◆ **What you have to do**:
Each line of the material below should be retyped precisely as it appears.

◆ **Records supplied**:
· · ·
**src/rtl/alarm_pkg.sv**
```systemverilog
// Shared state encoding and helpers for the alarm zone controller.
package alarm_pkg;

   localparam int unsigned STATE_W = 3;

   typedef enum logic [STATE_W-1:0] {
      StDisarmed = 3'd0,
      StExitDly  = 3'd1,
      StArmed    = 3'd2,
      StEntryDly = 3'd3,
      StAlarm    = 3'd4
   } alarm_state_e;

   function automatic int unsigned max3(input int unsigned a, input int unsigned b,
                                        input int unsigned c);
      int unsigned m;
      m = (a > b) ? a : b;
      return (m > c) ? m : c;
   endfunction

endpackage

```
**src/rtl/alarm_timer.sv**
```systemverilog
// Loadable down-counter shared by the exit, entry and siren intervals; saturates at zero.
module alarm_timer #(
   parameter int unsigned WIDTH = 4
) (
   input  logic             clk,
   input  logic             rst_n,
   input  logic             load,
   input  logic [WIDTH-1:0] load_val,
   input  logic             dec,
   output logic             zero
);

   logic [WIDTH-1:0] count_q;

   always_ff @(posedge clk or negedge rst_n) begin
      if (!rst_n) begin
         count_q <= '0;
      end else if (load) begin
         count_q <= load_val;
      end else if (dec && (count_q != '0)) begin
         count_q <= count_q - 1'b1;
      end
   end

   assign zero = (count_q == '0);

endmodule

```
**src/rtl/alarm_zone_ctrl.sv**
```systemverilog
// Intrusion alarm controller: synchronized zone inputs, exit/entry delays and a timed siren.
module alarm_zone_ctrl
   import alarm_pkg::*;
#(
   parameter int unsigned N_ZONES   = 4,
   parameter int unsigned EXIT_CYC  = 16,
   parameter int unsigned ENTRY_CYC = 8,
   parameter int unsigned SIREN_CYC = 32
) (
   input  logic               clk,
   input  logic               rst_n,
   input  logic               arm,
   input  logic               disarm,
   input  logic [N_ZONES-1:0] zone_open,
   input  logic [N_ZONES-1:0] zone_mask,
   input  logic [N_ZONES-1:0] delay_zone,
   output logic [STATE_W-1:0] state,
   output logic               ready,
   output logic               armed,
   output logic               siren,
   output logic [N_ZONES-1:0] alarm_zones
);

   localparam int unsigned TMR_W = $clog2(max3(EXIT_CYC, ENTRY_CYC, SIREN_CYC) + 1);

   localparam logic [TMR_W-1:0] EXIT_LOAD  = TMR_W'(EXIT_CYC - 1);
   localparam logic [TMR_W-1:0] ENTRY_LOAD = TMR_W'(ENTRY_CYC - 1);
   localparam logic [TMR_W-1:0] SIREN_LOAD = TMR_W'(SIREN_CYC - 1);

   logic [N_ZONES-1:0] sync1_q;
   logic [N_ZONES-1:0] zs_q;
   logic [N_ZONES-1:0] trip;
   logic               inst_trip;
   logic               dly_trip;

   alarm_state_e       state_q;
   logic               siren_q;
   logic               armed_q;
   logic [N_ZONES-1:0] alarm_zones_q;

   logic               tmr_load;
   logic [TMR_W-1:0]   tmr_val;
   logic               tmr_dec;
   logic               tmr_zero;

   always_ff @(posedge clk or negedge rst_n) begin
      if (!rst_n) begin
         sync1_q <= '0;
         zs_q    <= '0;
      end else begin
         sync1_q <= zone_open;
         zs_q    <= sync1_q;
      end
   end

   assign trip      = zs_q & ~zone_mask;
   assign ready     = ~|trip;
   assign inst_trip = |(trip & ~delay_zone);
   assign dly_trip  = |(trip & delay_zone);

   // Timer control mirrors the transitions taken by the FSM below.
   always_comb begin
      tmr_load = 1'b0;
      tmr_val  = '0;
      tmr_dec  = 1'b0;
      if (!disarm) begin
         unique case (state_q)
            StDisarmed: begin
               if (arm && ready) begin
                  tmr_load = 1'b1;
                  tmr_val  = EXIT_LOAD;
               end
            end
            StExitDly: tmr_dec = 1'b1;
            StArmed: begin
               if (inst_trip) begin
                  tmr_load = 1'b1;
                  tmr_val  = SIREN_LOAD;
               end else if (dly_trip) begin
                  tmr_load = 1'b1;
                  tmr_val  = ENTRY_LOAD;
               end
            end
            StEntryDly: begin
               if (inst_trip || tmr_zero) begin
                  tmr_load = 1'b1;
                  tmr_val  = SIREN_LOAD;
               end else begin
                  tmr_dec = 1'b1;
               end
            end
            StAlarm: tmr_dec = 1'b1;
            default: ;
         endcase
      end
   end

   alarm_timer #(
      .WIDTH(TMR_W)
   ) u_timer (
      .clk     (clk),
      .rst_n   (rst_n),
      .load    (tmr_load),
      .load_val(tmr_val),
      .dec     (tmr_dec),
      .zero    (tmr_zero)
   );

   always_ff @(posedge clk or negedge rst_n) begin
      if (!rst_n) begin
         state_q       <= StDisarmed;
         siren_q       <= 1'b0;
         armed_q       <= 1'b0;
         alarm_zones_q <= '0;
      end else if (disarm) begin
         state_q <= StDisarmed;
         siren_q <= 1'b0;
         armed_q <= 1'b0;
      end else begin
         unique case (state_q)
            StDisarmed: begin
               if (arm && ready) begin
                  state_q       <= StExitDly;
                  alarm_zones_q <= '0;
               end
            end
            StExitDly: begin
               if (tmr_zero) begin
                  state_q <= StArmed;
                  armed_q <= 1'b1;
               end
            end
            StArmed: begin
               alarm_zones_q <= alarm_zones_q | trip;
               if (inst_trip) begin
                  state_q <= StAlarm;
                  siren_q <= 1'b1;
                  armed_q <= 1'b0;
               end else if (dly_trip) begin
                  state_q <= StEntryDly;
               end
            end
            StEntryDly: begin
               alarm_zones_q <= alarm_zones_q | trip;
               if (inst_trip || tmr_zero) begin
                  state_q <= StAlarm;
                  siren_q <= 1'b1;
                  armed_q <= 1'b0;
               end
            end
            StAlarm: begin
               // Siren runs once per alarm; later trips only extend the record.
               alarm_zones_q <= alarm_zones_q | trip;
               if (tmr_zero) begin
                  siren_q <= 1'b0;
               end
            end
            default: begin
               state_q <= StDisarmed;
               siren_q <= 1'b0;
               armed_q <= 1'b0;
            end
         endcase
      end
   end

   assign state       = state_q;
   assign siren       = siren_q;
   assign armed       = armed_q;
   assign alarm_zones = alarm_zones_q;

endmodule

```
· · ·
◆ **Answer to this task**:
**src/rtl/alarm_pkg.sv**
```systemverilog
// Shared state encoding and helpers for the alarm zone controller.
package alarm_pkg;

   localparam int unsigned STATE_W = 3;

   typedef enum logic [STATE_W-1:0] {
      StDisarmed = 3'd0,
      StExitDly  = 3'd1,
      StArmed    = 3'd2,
      StEntryDly = 3'd3,
      StAlarm    = 3'd4
   } alarm_state_e;

   function automatic int unsigned max3(input int unsigned a, input int unsigned b,
                                        input int unsigned c);
      int unsigned m;
      m = (a > b) ? a : b;
      return (m > c) ? m : c;
   endfunction

endpackage

```
**src/rtl/alarm_timer.sv**
```systemverilog
// Loadable down-counter shared by the exit, entry and siren intervals; saturates at zero.
module alarm_timer #(
   parameter int unsigned WIDTH = 4
) (
   input  logic             clk,
   input  logic             rst_n,
   input  logic             load,
   input  logic [WIDTH-1:0] load_val,
   input  logic             dec,
   output logic             zero
);

   logic [WIDTH-1:0] count_q;

   always_ff @(posedge clk or negedge rst_n) begin
      if (!rst_n) begin
         count_q <= '0;
      end else if (load) begin
         count_q <= load_val;
      end else if (dec && (count_q != '0)) begin
         count_q <= count_q - 1'b1;
      end
   end

   assign zero = (count_q == '0);

endmodule

```
**src/rtl/alarm_zone_ctrl.sv**
```systemverilog
// Intrusion alarm controller: synchronized zone inputs, exit/entry delays and a timed siren.
module alarm_zone_ctrl
   import alarm_pkg::*;
#(
   parameter int unsigned N_ZONES   = 4,
   parameter int unsigned EXIT_CYC  = 16,
   parameter int unsigned ENTRY_CYC = 8,
   parameter int unsigned SIREN_CYC = 32
) (
   input  logic               clk,
   input  logic               rst_n,
   input  logic               arm,
   input  logic               disarm,
   input  logic [N_ZONES-1:0] zone_open,
   input  logic [N_ZONES-1:0] zone_mask,
   input  logic [N_ZONES-1:0] delay_zone,
   output logic [STATE_W-1:0] state,
   output logic               ready,
   output logic               armed,
   output logic               siren,
   output logic [N_ZONES-1:0] alarm_zones
);

   localparam int unsigned TMR_W = $clog2(max3(EXIT_CYC, ENTRY_CYC, SIREN_CYC) + 1);

   localparam logic [TMR_W-1:0] EXIT_LOAD  = TMR_W'(EXIT_CYC - 1);
   localparam logic [TMR_W-1:0] ENTRY_LOAD = TMR_W'(ENTRY_CYC - 1);
   localparam logic [TMR_W-1:0] SIREN_LOAD = TMR_W'(SIREN_CYC - 1);

   logic [N_ZONES-1:0] sync1_q;
   logic [N_ZONES-1:0] zs_q;
   logic [N_ZONES-1:0] trip;
   logic               inst_trip;
   logic               dly_trip;

   alarm_state_e       state_q;
   logic               siren_q;
   logic               armed_q;
   logic [N_ZONES-1:0] alarm_zones_q;

   logic               tmr_load;
   logic [TMR_W-1:0]   tmr_val;
   logic               tmr_dec;
   logic               tmr_zero;

   always_ff @(posedge clk or negedge rst_n) begin
      if (!rst_n) begin
         sync1_q <= '0;
         zs_q    <= '0;
      end else begin
         sync1_q <= zone_open;
         zs_q    <= sync1_q;
      end
   end

   assign trip      = zs_q & ~zone_mask;
   assign ready     = ~|trip;
   assign inst_trip = |(trip & ~delay_zone);
   assign dly_trip  = |(trip & delay_zone);

   // Timer control mirrors the transitions taken by the FSM below.
   always_comb begin
      tmr_load = 1'b0;
      tmr_val  = '0;
      tmr_dec  = 1'b0;
      if (!disarm) begin
         unique case (state_q)
            StDisarmed: begin
               if (arm && ready) begin
                  tmr_load = 1'b1;
                  tmr_val  = EXIT_LOAD;
               end
            end
            StExitDly: tmr_dec = 1'b1;
            StArmed: begin
               if (inst_trip) begin
                  tmr_load = 1'b1;
                  tmr_val  = SIREN_LOAD;
               end else if (dly_trip) begin
                  tmr_load = 1'b1;
                  tmr_val  = ENTRY_LOAD;
               end
            end
            StEntryDly: begin
               if (inst_trip || tmr_zero) begin
                  tmr_load = 1'b1;
                  tmr_val  = SIREN_LOAD;
               end else begin
                  tmr_dec = 1'b1;
               end
            end
            StAlarm: tmr_dec = 1'b1;
            default: ;
         endcase
      end
   end

   alarm_timer #(
      .WIDTH(TMR_W)
   ) u_timer (
      .clk     (clk),
      .rst_n   (rst_n),
      .load    (tmr_load),
      .load_val(tmr_val),
      .dec     (tmr_dec),
      .zero    (tmr_zero)
   );

   always_ff @(posedge clk or negedge rst_n) begin
      if (!rst_n) begin
         state_q       <= StDisarmed;
         siren_q       <= 1'b0;
         armed_q       <= 1'b0;
         alarm_zones_q <= '0;
      end else if (disarm) begin
         state_q <= StDisarmed;
         siren_q <= 1'b0;
         armed_q <= 1'b0;
      end else begin
         unique case (state_q)
            StDisarmed: begin
               if (arm && ready) begin
                  state_q       <= StExitDly;
                  alarm_zones_q <= '0;
               end
            end
            StExitDly: begin
               if (tmr_zero) begin
                  state_q <= StArmed;
                  armed_q <= 1'b1;
               end
            end
            StArmed: begin
               alarm_zones_q <= alarm_zones_q | trip;
               if (inst_trip) begin
                  state_q <= StAlarm;
                  siren_q <= 1'b1;
                  armed_q <= 1'b0;
               end else if (dly_trip) begin
                  state_q <= StEntryDly;
               end
            end
            StEntryDly: begin
               alarm_zones_q <= alarm_zones_q | trip;
               if (inst_trip || tmr_zero) begin
                  state_q <= StAlarm;
                  siren_q <= 1'b1;
                  armed_q <= 1'b0;
               end
            end
            StAlarm: begin
               // Siren runs once per alarm; later trips only extend the record.
               alarm_zones_q <= alarm_zones_q | trip;
               if (tmr_zero) begin
                  siren_q <= 1'b0;
               end
            end
            default: begin
               state_q <= StDisarmed;
               siren_q <= 1'b0;
               armed_q <= 1'b0;
            end
         endcase
      end
   end

   assign state       = state_q;
   assign siren       = siren_q;
   assign armed       = armed_q;
   assign alarm_zones = alarm_zones_q;

endmodule

```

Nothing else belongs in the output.